Ladies and Gentlemen:

          We have acted as counsel to Capitol Bancorp Limited, a Michigan corporation (the Company”) in connection with the Company’s Registration Statement on Form S-8 (the Registration Statement) filed with the Securities and Exchange Commission (the Commission) under the Securities Act of 1933, as amended (the Act), relating to the registration of 350,000 shares of the Company’s common stock, no par value per share (the Common Stock), to be issued under the Capitol Bancorp Limited 2007 Equity Incentive Plan (the Plan).

As counsel for the Company, we are familiar with its Articles of Incorporation and Bylaws and have reviewed the various proceedings taken by the Company to authorize the issuance of the Common Stock to be sold pursuant to the Registration Statement.  In rendering the opinions set forth herein we have relied upon a certificate dated as of the date hereof, executed by the Corporate President of the Company, regarding certain matters covered by this opinion.  In our review, we have assumed the genuineness of all signatures, the legal capacity of all natural persons, the authenticity of all documents submitted to us as originals, the conformity to original documents of all documents submitted to us as certified or photostatic copies and the authenticity of the originals of such copies.  We have assumed the due execution and delivery of all documents where due execution and delivery are a prerequisite to the effectiveness thereof.

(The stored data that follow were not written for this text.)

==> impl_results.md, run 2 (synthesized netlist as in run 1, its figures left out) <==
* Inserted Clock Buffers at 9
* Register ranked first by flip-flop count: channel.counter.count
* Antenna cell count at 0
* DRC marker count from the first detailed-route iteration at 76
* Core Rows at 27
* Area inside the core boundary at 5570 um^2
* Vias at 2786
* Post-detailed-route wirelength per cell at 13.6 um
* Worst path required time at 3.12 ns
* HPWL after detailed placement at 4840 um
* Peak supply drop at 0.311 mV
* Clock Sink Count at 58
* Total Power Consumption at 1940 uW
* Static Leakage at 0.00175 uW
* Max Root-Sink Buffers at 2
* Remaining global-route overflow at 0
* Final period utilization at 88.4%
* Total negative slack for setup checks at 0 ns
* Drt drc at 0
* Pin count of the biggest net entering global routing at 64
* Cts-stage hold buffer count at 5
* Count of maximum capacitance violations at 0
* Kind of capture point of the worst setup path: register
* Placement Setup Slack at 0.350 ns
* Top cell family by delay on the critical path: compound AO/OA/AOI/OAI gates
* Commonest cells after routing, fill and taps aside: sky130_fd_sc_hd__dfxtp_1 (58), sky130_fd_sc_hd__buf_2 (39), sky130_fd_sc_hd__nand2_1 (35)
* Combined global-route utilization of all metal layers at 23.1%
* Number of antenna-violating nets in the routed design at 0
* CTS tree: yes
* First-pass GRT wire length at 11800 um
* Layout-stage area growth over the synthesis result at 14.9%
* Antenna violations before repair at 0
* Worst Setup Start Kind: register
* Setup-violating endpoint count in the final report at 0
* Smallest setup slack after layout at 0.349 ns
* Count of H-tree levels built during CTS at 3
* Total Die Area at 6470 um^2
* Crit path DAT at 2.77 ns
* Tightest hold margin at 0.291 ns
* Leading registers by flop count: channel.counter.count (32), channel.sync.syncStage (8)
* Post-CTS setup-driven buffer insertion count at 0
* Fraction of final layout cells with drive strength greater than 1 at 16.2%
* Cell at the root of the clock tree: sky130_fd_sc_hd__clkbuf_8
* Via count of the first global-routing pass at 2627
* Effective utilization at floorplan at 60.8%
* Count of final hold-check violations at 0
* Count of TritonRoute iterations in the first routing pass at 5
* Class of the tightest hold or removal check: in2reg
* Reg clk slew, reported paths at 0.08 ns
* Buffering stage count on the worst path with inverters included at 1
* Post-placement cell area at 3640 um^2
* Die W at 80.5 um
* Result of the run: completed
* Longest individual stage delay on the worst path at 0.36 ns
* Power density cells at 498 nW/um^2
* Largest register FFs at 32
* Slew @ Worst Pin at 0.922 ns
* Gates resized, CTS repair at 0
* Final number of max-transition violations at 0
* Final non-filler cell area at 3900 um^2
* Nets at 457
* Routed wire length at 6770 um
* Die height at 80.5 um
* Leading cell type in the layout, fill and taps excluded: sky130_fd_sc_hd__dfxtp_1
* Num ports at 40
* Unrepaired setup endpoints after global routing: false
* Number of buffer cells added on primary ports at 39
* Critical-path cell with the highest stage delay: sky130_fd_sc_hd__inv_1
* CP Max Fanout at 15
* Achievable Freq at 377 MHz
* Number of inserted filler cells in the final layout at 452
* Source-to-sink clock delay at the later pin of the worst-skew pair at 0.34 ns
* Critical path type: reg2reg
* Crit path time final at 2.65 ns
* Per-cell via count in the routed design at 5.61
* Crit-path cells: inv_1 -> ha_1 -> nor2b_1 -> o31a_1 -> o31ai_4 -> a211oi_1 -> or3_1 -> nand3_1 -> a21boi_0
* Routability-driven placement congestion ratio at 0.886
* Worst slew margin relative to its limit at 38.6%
`src/hw/p_predictor.sv`:
```
/*
   jump prediction package
   address, offset and JTB field constants, sweeper state encoding
*/
`default_nettype none

package p_predictor;

   // field widths shared by all JTB blocks
   localparam int FETCH_W  = 31;                   // halfword address bits 31:1
   localparam int BYTE_W   = 32;                   // full byte address
   localparam int OFFSET_W = 20;                   // jump offset in halfwords
   localparam int FLAG_W   = 1;                    // unaligned RVC flag

   // entry layout is {base, ualigc, offset}
   localparam int UALIGC_BIT = OFFSET_W;           // flag sits just above offset
   localparam int BASE_LSB   = OFFSET_W + FLAG_W;  // first base bit in entry

   // halfword fetch address, byte bits 31:1
   typedef logic [FETCH_W-1:0] fetch_add_t;

   // byte address of a jump or a predicted target
   typedef logic [BYTE_W-1:0] byte_add_t;

   // signed halfword distance from jump to target
   typedef logic signed [OFFSET_W-1:0] jump_offset_t;

   // flush sweeper states
   typedef enum logic [0:0] {
      IDLE  = 1'b0,                                // waiting for flush
      SWEEP = 1'b1                                 // walking all indices
   } sweep_state_t;

endpackage

`default_nettype wire

```
`src/hw/jtb_store.sv`:
```
/*
   jump target buffer storage
   entry register file with one write and one read port, valid bits
*/
`default_nettype none

module jtb_store #(
   parameter int ENTRIES = 8,                      // number of JTB entries
   parameter int ENTRY_W = 45,                     // bits per stored entry
   localparam int IDX_W  = $clog2(ENTRIES)         // index width
) (
   input  logic               s_clk_i,             // clock
   input  logic               s_resetn_i,          // sync reset, active low
   input  logic               s_we_i,              // write entry, set valid
   input  logic               s_inv_i,             // clear valid of write index
   input  logic [IDX_W-1:0]   s_wadd_i,            // write index
   input  logic [ENTRY_W-1:0] s_wdata_i,           // formatted entry
   input  logic [IDX_W-1:0]   s_radd_i,            // read index from fetch
   output logic [ENTRY_W-1:0] s_rdata_o,           // entry at read index
   output logic               s_rvalid_o           // valid bit at read index
);

   typedef logic [ENTRY_W-1:0] entry_t;
   typedef logic [ENTRIES-1:0] valid_vec_t;

   entry_t     s_entries [ENTRIES];                // jump payloads
   valid_vec_t s_valid;                            // one bit per entry
   valid_vec_t s_sel;                              // one-hot write select
   logic       s_wr_entry;                         // payload write enable

   assign s_sel      = valid_vec_t'(1) << s_wadd_i;
   assign s_wr_entry = s_we_i & ~s_inv_i;          // invalidate wins over write

   // valid vector
   always_ff @(posedge s_clk_i) begin
      if (~s_resetn_i) begin
         s_valid <= '0;                            // forget every jump
      end else if (s_inv_i) begin
         s_valid <= s_valid & ~s_sel;              // drop one entry
      end else if (s_we_i) begin
         s_valid <= s_valid | s_sel;               // new entry is live
      end
   end

   // entry payload
   always_ff @(posedge s_clk_i) begin
      if (s_wr_entry) begin
         s_entries[s_wadd_i] <= s_wdata_i;
      end
   end

   // prediction reads the entry in the same cycle
   assign s_rdata_o  = s_entries[s_radd_i];
   assign s_rvalid_o = s_valid[s_radd_i];

endmodule

`default_nettype wire

```
`src/hw/jump_predictor.sv`:
```
/*
   jump predictor lookup and update formatting
   read index, tag compare, unaligned check, target adder,
   write index and entry packing for the JTB
*/
`default_nettype none

module jump_predictor #(
   parameter int ENTRIES = 8,                      // number of JTB entries
   parameter int SHARED  = 8,                      // high bits not kept in tag
   localparam int IDX_W   = $clog2(ENTRIES),
   localparam int BASE_W  = 32 - IDX_W - 2 - SHARED,
   localparam int ENTRY_W = p_predictor::FLAG_W + p_predictor::OFFSET_W + BASE_W
) (
   input  p_predictor::fetch_add_t   s_fetch_add_i,   // current fetch address
   input  logic [ENTRY_W-1:0]        s_rdata_i,       // entry read from JTB
   input  logic                      s_rvalid_i,      // entry valid
   input  p_predictor::byte_add_t    s_jump_add_i,    // executed jump address
   input  p_predictor::jump_offset_t s_jump_offset_i, // executed jump offset
   input  logic                      s_ualigc_i,      // executed jump is unaligned RVC
   output logic [IDX_W-1:0]          s_radd_o,        // JTB read index
   output logic [ENTRY_W-1:0]        s_wdata_o,       // entry to store
   output logic [IDX_W-1:0]          s_wadd_o,        // JTB write index
   output logic                      s_pred_jump_o,   // jump predicted
   output p_predictor::byte_add_t    s_pred_add_o,    // predicted target
   output logic                      s_ualigc_o       // predicted jump is unaligned RVC
);

   localparam int OFF_W = p_predictor::OFFSET_W;
   localparam int SUM_W = p_predictor::FETCH_W;    // halfword target width

   typedef logic [BASE_W-1:0] base_t;
   typedef logic [SUM_W-1:0]  half_add_t;

   base_t                     s_base_p;            // stored tag
   base_t                     s_base_f;            // tag of fetch address
   base_t                     s_base_u;            // tag of updating jump
   logic                      s_ualigc_p;          // stored unaligned flag
   p_predictor::jump_offset_t s_offset_p;          // stored offset
   logic                      s_tag_hit;
   logic                      s_align_ok;
   half_add_t                 s_tbase;             // adder base operand
   half_add_t                 s_toff;              // sign-extended offset
   half_add_t                 s_tadd;              // halfword target

   // lookup side
   assign s_radd_o   = s_fetch_add_i[IDX_W:1];     // skips the halfword bit
   assign s_offset_p = s_rdata_i[OFF_W-1:0];
   assign s_ualigc_p = s_rdata_i[p_predictor::UALIGC_BIT];
   assign s_base_p   = s_rdata_i[ENTRY_W-1:p_predictor::BASE_LSB];
   assign s_base_f   = s_fetch_add_i[30-SHARED:IDX_W+1];

   assign s_tag_hit  = (s_base_p == s_base_f);
   // aligned fetch, or the upper half of an unaligned RVC jump
   assign s_align_ok = ~s_fetch_add_i[0] | s_ualigc_p;

   assign s_pred_jump_o = s_rvalid_i & s_tag_hit & s_align_ok;
   assign s_ualigc_o    = s_ualigc_p;

   // target = ({fetch[30:1], ualigc} + sext(offset)) << 1
   assign s_tbase = {s_fetch_add_i[30:1], s_ualigc_p};
   assign s_toff  = {{(SUM_W-OFF_W){s_offset_p[OFF_W-1]}}, s_offset_p};
   assign s_tadd  = s_tbase + s_toff;            // wraps like the PC

   assign s_pred_add_o = {s_tadd, 1'b0};           // back to byte address

   // update side
   assign s_wadd_o  = s_jump_add_i[IDX_W+1:2];     // word-aligned index
   assign s_base_u  = s_jump_add_i[31-SHARED:IDX_W+2];
   assign s_wdata_o = {s_base_u, s_ualigc_i, s_jump_offset_i};

endmodule

`default_nettype wire

```
`src/hw/jtb_flush_sweeper.sv`:
```
/*
   flush sweeper for the JTB
   walks every index from zero and requests an invalidate for each
*/
`default_nettype none

module jtb_flush_sweeper #(
   parameter int ENTRIES = 8,                      // number of JTB entries
   localparam int IDX_W  = $clog2(ENTRIES)
) (
   input  logic             s_clk_i,               // clock
   input  logic             s_resetn_i,            // sync reset, active low
   input  logic             s_flush_i,             // flush strobe, e.g. fence.i
   input  logic             s_gnt_i,               // write port granted
   output logic             s_req_o,               // invalidate request
   output logic [IDX_W-1:0] s_idx_o,               // index to invalidate
   output logic             s_busy_o               // sweep in progress
);

   localparam logic [IDX_W-1:0] LAST_IDX = IDX_W'(ENTRIES - 1);

   p_predictor::sweep_state_t s_state;
   p_predictor::sweep_state_t s_state_n;
   logic [IDX_W-1:0]          s_cnt;               // current sweep index
   logic                      s_last;              // last index granted

   assign s_last = s_gnt_i & (s_cnt == LAST_IDX);

   always_comb begin
      s_state_n = s_state;
      case (s_state)
         p_predictor::IDLE:  if (s_flush_i) s_state_n = p_predictor::SWEEP;
         p_predictor::SWEEP: if (s_last) s_state_n = p_predictor::IDLE;
         default:            s_state_n = p_predictor::IDLE;
      endcase
   end

   always_ff @(posedge s_clk_i) begin
      if (~s_resetn_i) begin
         s_state <= p_predictor::IDLE;
         s_cnt   <= '0;
      end else begin
         s_state <= s_state_n;
         if (s_state == p_predictor::IDLE) begin
            s_cnt <= '0;                           // every sweep starts at 0
         end else if (s_gnt_i) begin
            s_cnt <= s_cnt + 1'b1;                 // stall while exe owns port
         end
      end
   end

   assign s_busy_o = (s_state == p_predictor::SWEEP);
   assign s_req_o  = s_busy_o;
   assign s_idx_o  = s_cnt;

endmodule

`default_nettype wire

```
`src/hw/jtb_write_arbiter.sv`:
```
/*
   JTB write port arbiter
   execute stage has fixed priority, sweeper gets idle cycles
*/
`default_nettype none

module jtb_write_arbiter #(
   parameter int ENTRIES = 8,                      // number of JTB entries
   parameter int ENTRY_W = 45,                     // bits per stored entry
   localparam int IDX_W  = $clog2(ENTRIES)
) (
   input  logic               s_jump_update_i,     // exe writes an entry
   input  logic               s_invalidate_i,      // exe clears an entry
   input  logic [IDX_W-1:0]   s_exe_idx_i,         // exe index
   input  logic [ENTRY_W-1:0] s_exe_wdata_i,       // exe formatted entry
   input  logic               s_sweep_req_i,       // sweeper wants the port
   input  logic [IDX_W-1:0]   s_sweep_idx_i,       // sweeper index
   output logic               s_sweep_gnt_o,       // sweeper owns port this cycle
   output logic               s_we_o,              // store write enable
   output logic               s_inv_o,             // store invalidate enable
   output logic [IDX_W-1:0]   s_wadd_o,            // store write index
   output logic [ENTRY_W-1:0] s_wdata_o            // store write data
);

   logic s_exe_act;                                // any exe strobe

   assign s_exe_act     = s_jump_update_i | s_invalidate_i;
   assign s_sweep_gnt_o = s_sweep_req_i & ~s_exe_act;

   // command mux, sweeper can only invalidate
   always_comb begin
      if (s_exe_act) begin
         s_we_o   = s_jump_update_i & ~s_invalidate_i; // invalidate wins
         s_inv_o  = s_invalidate_i;
         s_wadd_o = s_exe_idx_i;
      end else begin
         s_we_o   = 1'b0;
         s_inv_o  = s_sweep_gnt_o;
         s_wadd_o = s_sweep_idx_i;
      end
   end

   assign s_wdata_o = s_exe_wdata_i;               // only exe ever writes payload

endmodule

`default_nettype wire

```
`src/hw/fetch_predict_top.sv`:
```
/*
   fetch stage jump prediction top
   predictor, JTB store, flush sweeper and write arbiter
*/
`default_nettype none

module fetch_predict_top #(
   parameter int ENTRIES = 8,                      // JTB entries, power of two
   parameter int SHARED  = 8                       // high bits shared with fetch
) (
   input  logic                      s_clk_i,         // clock
   input  logic                      s_resetn_i,      // sync reset, active low
   input  p_predictor::fetch_add_t   s_fetch_add_i,   // fetch address
   input  logic                      s_jump_update_i, // exe update strobe
   input  logic                      s_invalidate_i,  // exe invalidate strobe
   input  logic                      s_ualigc_i,      // exe jump is unaligned RVC
   input  p_predictor::jump_offset_t s_jump_offset_i, // exe jump offset
   input  p_predictor::byte_add_t    s_jump_add_i,    // exe jump address
   input  logic                      s_flush_i,       // flush strobe
   output logic                      s_pred_jump_o,   // jump predicted
   output p_predictor::byte_add_t    s_pred_add_o,    // predicted target
   output logic                      s_ualigc_o,      // predicted unaligned RVC
   output logic                      s_flush_busy_o   // sweep running
);

   localparam int IDX_W   = $clog2(ENTRIES);
   localparam int BASE_W  = 32 - IDX_W - 2 - SHARED;
   localparam int ENTRY_W = p_predictor::FLAG_W + p_predictor::OFFSET_W + BASE_W;

   logic [IDX_W-1:0]   s_radd;                     // lookup index
   logic [ENTRY_W-1:0] s_rdata;                    // looked-up entry
   logic               s_rvalid;
   logic [IDX_W-1:0]   s_exe_idx;                  // update index from exe
   logic [ENTRY_W-1:0] s_exe_wdata;                // packed update entry
   logic               s_sweep_req;
   logic [IDX_W-1:0]   s_sweep_idx;
   logic               s_sweep_gnt;
   logic               s_we;                       // arbitrated port
   logic               s_inv;
   logic [IDX_W-1:0]   s_wadd;
   logic [ENTRY_W-1:0] s_wdata;

   jump_predictor #(.ENTRIES(ENTRIES), .SHARED(SHARED)) jump_predictor_i (
      .s_fetch_add_i  (s_fetch_add_i),
      .s_rdata_i      (s_rdata),
      .s_rvalid_i     (s_rvalid),
      .s_jump_add_i   (s_jump_add_i),
      .s_jump_offset_i(s_jump_offset_i),
      .s_ualigc_i     (s_ualigc_i),
      .s_radd_o       (s_radd),
      .s_wdata_o      (s_exe_wdata),
      .s_wadd_o       (s_exe_idx),
      .s_pred_jump_o  (s_pred_jump_o),
      .s_pred_add_o   (s_pred_add_o),
      .s_ualigc_o     (s_ualigc_o)
   );

   jtb_flush_sweeper #(.ENTRIES(ENTRIES)) jtb_flush_sweeper_i (
      .s_clk_i   (s_clk_i),
      .s_resetn_i(s_resetn_i),
      .s_flush_i (s_flush_i),
      .s_gnt_i   (s_sweep_gnt),
      .s_req_o   (s_sweep_req),
      .s_idx_o   (s_sweep_idx),
      .s_busy_o  (s_flush_busy_o)
   );

   jtb_write_arbiter #(.ENTRIES(ENTRIES), .ENTRY_W(ENTRY_W)) jtb_write_arbiter_i (
      .s_jump_update_i(s_jump_update_i),
      .s_invalidate_i (s_invalidate_i),
      .s_exe_idx_i    (s_exe_idx),
      .s_exe_wdata_i  (s_exe_wdata),
      .s_sweep_req_i  (s_sweep_req),
      .s_sweep_idx_i  (s_sweep_idx),
      .s_sweep_gnt_o  (s_sweep_gnt),
      .s_we_o         (s_we),
      .s_inv_o        (s_inv),
      .s_wadd_o       (s_wadd),
      .s_wdata_o      (s_wdata)
   );

   jtb_store #(.ENTRIES(ENTRIES), .ENTRY_W(ENTRY_W)) jtb_store_i (
      .s_clk_i   (s_clk_i),
      .s_resetn_i(s_resetn_i),
      .s_we_i    (s_we),
      .s_inv_i   (s_inv),
      .s_wadd_i  (s_wadd),
      .s_wdata_i (s_wdata),
      .s_radd_i  (s_radd),
      .s_rdata_o (s_rdata),
      .s_rvalid_o(s_rvalid)
   );

endmodule

`default_nettype wire

```
**src/hw/fabric_consts.svh**
```systemverilog
`ifndef FABRIC_CONSTS_SVH
`define FABRIC_CONSTS_SVH

// bus widths
`define XLEN            32
`define BUS_WIDTH       32

// memory map, regions picked on the top nibble
`define TCM_ADDR        32'h1000_0000
`define TCM_SEL_MASK    32'hf000_0000
`define SRAM_ADDR       32'h2000_0000
`define SRAM_SEL_MASK   32'hf000_0000

// region sizes in words
`define TCM_WORDS       256
`define SRAM_WORDS      512

`define SRAM_WAIT       2

`endif
```
**src/hw/fabric_pkg.sv**
```systemverilog
package fabric_pkg;

    // access size carried on every bus
    typedef enum logic [1:0] {
        ACC_BYTE = 2'd0,
        ACC_HALF = 2'd1,
        ACC_WORD = 2'd2
    } acc_size_e;

    // which initiator owns a shared memory
    typedef enum logic [1:0] {
        ARB_IDLE = 2'd0,
        ARB_IBUS = 2'd1,
        ARB_DBUS = 2'd2
    } arb_state_e;

endpackage

```
**src/hw/mem_bus_if.sv**
```systemverilog
`timescale 1ns/1ps
`include "fabric_consts.svh"

interface mem_bus_if;
    logic [`XLEN-1:0]      addr;
    logic                  w_rb;
    fabric_pkg::acc_size_e acc;
    logic [`BUS_WIDTH-1:0] wdata;
    logic [`BUS_WIDTH-1:0] rdata;
    logic                  req;
    logic                  resp;

    modport initiator (
        output addr, w_rb, acc, wdata, req,
        input  rdata, resp
    );

    modport target (
        input  addr, w_rb, acc, wdata, req,
        output rdata, resp
    );
endinterface

```
**src/hw/addr_decoder.sv**
```systemverilog
`timescale 1ns/1ps
`include "fabric_consts.svh"

module addr_decoder (
    input  logic       clk,
    input  logic       rstn,
    mem_bus_if.target    up,
    mem_bus_if.initiator tcm,
    mem_bus_if.initiator sram,
    output logic       unmapped
);
    logic tcm_hit;
    logic sram_hit;
    logic tcm_sel_q;
    logic sram_sel_q;

    assign tcm_hit  = (up.addr & `TCM_SEL_MASK) == `TCM_ADDR;
    assign sram_hit = (up.addr & `SRAM_SEL_MASK) == `SRAM_ADDR;

    // request fields fan out, only req is steered
    assign tcm.addr  = up.addr;
    assign tcm.w_rb  = up.w_rb;
    assign tcm.acc   = up.acc;
    assign tcm.wdata = up.wdata;
    assign tcm.req   = up.req & tcm_hit;

    assign sram.addr  = up.addr;
    assign sram.w_rb  = up.w_rb;
    assign sram.acc   = up.acc;
    assign sram.wdata = up.wdata;
    assign sram.req   = up.req & sram_hit;

    assign unmapped = up.req & ~tcm_hit & ~sram_hit;

    // remember the target until its response comes back
    always_ff @(posedge clk) begin
        if (!rstn) begin
            tcm_sel_q  <= 1'b0;
            sram_sel_q <= 1'b0;
        end else if (up.req) begin
            tcm_sel_q  <= tcm_hit;
            sram_sel_q <= sram_hit;
        end
    end

    always_comb begin
        up.resp  = 1'b0;
        up.rdata = '0;
        if (tcm_sel_q) begin
            up.resp  = tcm.resp;
            up.rdata = tcm.rdata;
        end else if (sram_sel_q) begin
            up.resp  = sram.resp;
            up.rdata = sram.rdata;
        end
    end
endmodule

```
**src/flat_wrapper.sv**
```systemverilog
// flat-port wrapper written by rule: the top's interface ports become plain ports
module addr_decoder_flat 
  (clk, rstn, unmapped, up_addr, up_w_rb, up_acc, up_wdata, up_req, up_rdata, up_resp, tcm_addr, tcm_w_rb, tcm_acc, tcm_wdata, tcm_req, tcm_rdata, tcm_resp, sram_addr, sram_w_rb, sram_acc, sram_wdata, sram_req, sram_rdata, sram_resp);
  mem_bus_if up_i ();
  mem_bus_if tcm_i ();
  mem_bus_if sram_i ();
  input  logic clk;
  input  logic rstn;
  output logic unmapped;
  input wire logic [$bits(up_i.addr)-1:0] up_addr;
  input wire logic [$bits(up_i.w_rb)-1:0] up_w_rb;
  input wire logic [$bits(up_i.acc)-1:0] up_acc;
  input wire logic [$bits(up_i.wdata)-1:0] up_wdata;
  input wire logic [$bits(up_i.req)-1:0] up_req;
  output wire logic [$bits(up_i.rdata)-1:0] up_rdata;
  output wire logic [$bits(up_i.resp)-1:0] up_resp;
  output wire logic [$bits(tcm_i.addr)-1:0] tcm_addr;
  output wire logic [$bits(tcm_i.w_rb)-1:0] tcm_w_rb;
  output wire logic [$bits(tcm_i.acc)-1:0] tcm_acc;
  output wire logic [$bits(tcm_i.wdata)-1:0] tcm_wdata;
  output wire logic [$bits(tcm_i.req)-1:0] tcm_req;
  input wire logic [$bits(tcm_i.rdata)-1:0] tcm_rdata;
  input wire logic [$bits(tcm_i.resp)-1:0] tcm_resp;
  output wire logic [$bits(sram_i.addr)-1:0] sram_addr;
  output wire logic [$bits(sram_i.w_rb)-1:0] sram_w_rb;
  output wire logic [$bits(sram_i.acc)-1:0] sram_acc;
  output wire logic [$bits(sram_i.wdata)-1:0] sram_wdata;
  output wire logic [$bits(sram_i.req)-1:0] sram_req;
  input wire logic [$bits(sram_i.rdata)-1:0] sram_rdata;
  input wire logic [$bits(sram_i.resp)-1:0] sram_resp;
  assign up_i.addr = up_addr;
  assign up_i.w_rb = up_w_rb;
  assign up_i.acc = up_acc;
  assign up_i.wdata = up_wdata;
  assign up_i.req = up_req;
  assign up_rdata = up_i.rdata;
  assign up_resp = up_i.resp;
  assign tcm_addr = tcm_i.addr;
  assign tcm_w_rb = tcm_i.w_rb;
  assign tcm_acc = tcm_i.acc;
  assign tcm_wdata = tcm_i.wdata;
  assign tcm_req = tcm_i.req;
  assign tcm_i.rdata = tcm_rdata;
  assign tcm_i.resp = tcm_resp;
  assign sram_addr = sram_i.addr;
  assign sram_w_rb = sram_i.w_rb;
  assign sram_acc = sram_i.acc;
  assign sram_wdata = sram_i.wdata;
  assign sram_req = sram_i.req;
  assign sram_i.rdata = sram_rdata;
  assign sram_i.resp = sram_resp;
  addr_decoder u_core (.clk(clk), .rstn(rstn), .up(up_i), .tcm(tcm_i), .sram(sram_i), .unmapped(unmapped));
endmodule
```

Based upon the foregoing, we are of the opinion that, when the Registration Statement has become effective under the Act, any and all shares of the Common Stock that are the subject of the Registration Statement will, when sold in accordance with the Plan, and the Registration Statement and related prospectuses be validly issued, fully paid and non-assessable.

These opinions are limited to the matters specifically referred to in this letter and are effective as of the date of this opinion.  The opinion expressed herein is based on the facts in existence and the laws in effect on the date hereof and is limited to the Federal securities laws of the United States of America and the internal laws of the State of Michigan currently in effect.  We express no opinion as to whether the laws of any particular jurisdiction other than those identified above are applicable to the subject matter hereof.  No expansion of our opinions may be made by implication or otherwise.  This opinion is for use in connection with the Registration Statement and may not be relied on in connection with other matters.
 
 
EXHIBIT 5 - 1


We hereby consent to the filing of this opinion as an exhibit to the Registration Statement.

Very truly yours,


/s/ MILLER, CANFIELD, PADDOCK AND STONE, P.L.C.
MILLER, CANFIELD, PADDOCK AND STONE, P.L.C.